Below are the records; copy exactly the stretch from the line containing "export LEC_CHECK = 0" through the line containing "export HOLD_SLACK_MARGIN = 0.05", both ends included, and nothing else.

(Information provided):
::::

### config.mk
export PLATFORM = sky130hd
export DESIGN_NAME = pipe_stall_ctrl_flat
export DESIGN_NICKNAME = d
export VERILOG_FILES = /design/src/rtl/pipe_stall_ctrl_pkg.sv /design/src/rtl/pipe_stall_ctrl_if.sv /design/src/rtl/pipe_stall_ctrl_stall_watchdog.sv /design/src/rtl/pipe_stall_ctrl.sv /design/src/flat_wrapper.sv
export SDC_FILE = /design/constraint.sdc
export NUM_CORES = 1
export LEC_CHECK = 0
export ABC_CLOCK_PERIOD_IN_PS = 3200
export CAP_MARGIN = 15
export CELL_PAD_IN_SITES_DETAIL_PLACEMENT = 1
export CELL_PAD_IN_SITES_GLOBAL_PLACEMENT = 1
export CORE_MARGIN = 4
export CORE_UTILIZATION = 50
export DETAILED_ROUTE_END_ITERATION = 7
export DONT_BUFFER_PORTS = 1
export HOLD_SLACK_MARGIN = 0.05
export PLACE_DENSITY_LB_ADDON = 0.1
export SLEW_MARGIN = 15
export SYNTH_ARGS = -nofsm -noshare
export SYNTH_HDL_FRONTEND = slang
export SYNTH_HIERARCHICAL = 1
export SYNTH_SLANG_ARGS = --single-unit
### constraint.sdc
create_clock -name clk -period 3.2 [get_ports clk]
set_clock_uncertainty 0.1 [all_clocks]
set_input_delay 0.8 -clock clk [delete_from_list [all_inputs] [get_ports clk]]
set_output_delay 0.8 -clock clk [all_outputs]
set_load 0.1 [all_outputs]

::::

(Reply):
export LEC_CHECK = 0
export ABC_CLOCK_PERIOD_IN_PS = 3200
export CAP_MARGIN = 15
export CELL_PAD_IN_SITES_DETAIL_PLACEMENT = 1
export CELL_PAD_IN_SITES_GLOBAL_PLACEMENT = 1
export CORE_MARGIN = 4
export CORE_UTILIZATION = 50
export DETAILED_ROUTE_END_ITERATION = 7
export DONT_BUFFER_PORTS = 1
export HOLD_SLACK_MARGIN = 0.05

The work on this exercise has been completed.